• Collected data entries
◇ ◇ ◇ ◇

This design comes from an exercise in tuning for small area, a short achievable clock period and few clock cycles per item on the open sky130 flow, not from production work.
At most, simulation tests tie the RTL to the original design; equivalence was not proved.
No activity file was given, so power comes from the tool's default toggle rates.

03-03:
Design sorted_leaf_entry_table, start of the top module:
module sorted_leaf_entry_table
#(
  parameter int CAPACITY = 16
) (
  input  logic                      clk,
  input  logic                      rst_n,
  input  logic                      in_valid,
  output logic                      in_ready,
  input  logic [1:0]                in_func,
  input  logic signed [slet_pkg::FIELD_W-1:0] in_key,
  input  logic signed [slet_pkg::FIELD_W-1:0] in_rec_page,
  input  logic signed [slet_pkg::FIELD_W-1:0] in_rec_slot,
  input  logic [slet_pkg::SMALL_W-1:0]        in_position,
  input  logic signed [slet_pkg::FIELD_W-1:0] in_link_in,
  output logic                      out_valid,
  input  logic                      out_ready,
  output logic [2:0]                out_status,
  output logic [slet_pkg::SMALL_W-1:0]        out_found_position,
  output logic signed [slet_pkg::FIELD_W-1:0] out_key_out,
  output logic signed [slet_pkg::FIELD_W-1:0] out_page_out,
  output logic signed [slet_pkg::FIELD_W-1:0] out_slot_out,
  output logic [slet_pkg::SMALL_W-1:0]        out_entry_count,
  output logic signed [slet_pkg::FIELD_W-1:0] out_link_out
);
Size in the first run: ~6000 cells after synthesis, about 1900 flip-flops, about 290 I/O pins, ~87000 um^2 of cells after synthesis.
clock: 6.0 ns
lec_check: 0
cap_margin: 20
core_margin: 2
core_utilization: 45
place_density: 0.55
slew_margin: 20
run.sh (not shown) runs the stock make flow with config.mk's settings and CLKGATE_MAP_FILE= SYNTH_SCRIPT=/design/flow/synth_recipe.tcl, a recipe that flattens the netlist after the stock synthesis.
For 06-13, these inputs were changed with respect to 03-03:
- an added SETUP_SLACK_MARGIN of 3.0
--- outcome ---
- The post-detailed-route count of antenna-violating nets was comparable across 03-03 and 06-13.
- Via count of the routed design: 06-13 > 03-03
- Measured against each other, 03-03 and 06-13 differ in worst setup slack, the higher figure coming from 06-13.
- When 06-13 is set beside 03-03, its sequential share of cell area turns out to be 4.1 points smaller.
- Final cell count ends up lower on 03-03.
- Side by side, share of final layout cell area taken by non-clock buffers turned out higher in 06-13 than in 03-03.
- Clock share of power sits higher in 06-13 than in 03-03.
- 06-13 vs. 03-03: internal power has increased; portion of the post-synthesis area used by sequential elements barely changed; count of buffers not belonging to the clock network in the layout went up; TritonCTS buffer count +about 0.5%.
Function was not checked in any run of this note: the RTL went through the layout flow alone.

◇ ◇ ◇ ◇

• Required action
Each line of the data that holds the word "than" should be copied.

• Exercise output
- Side by side, share of final layout cell area taken by non-clock buffers turned out higher in 06-13 than in 03-03.
- Clock share of power sits higher in 06-13 than in 03-03.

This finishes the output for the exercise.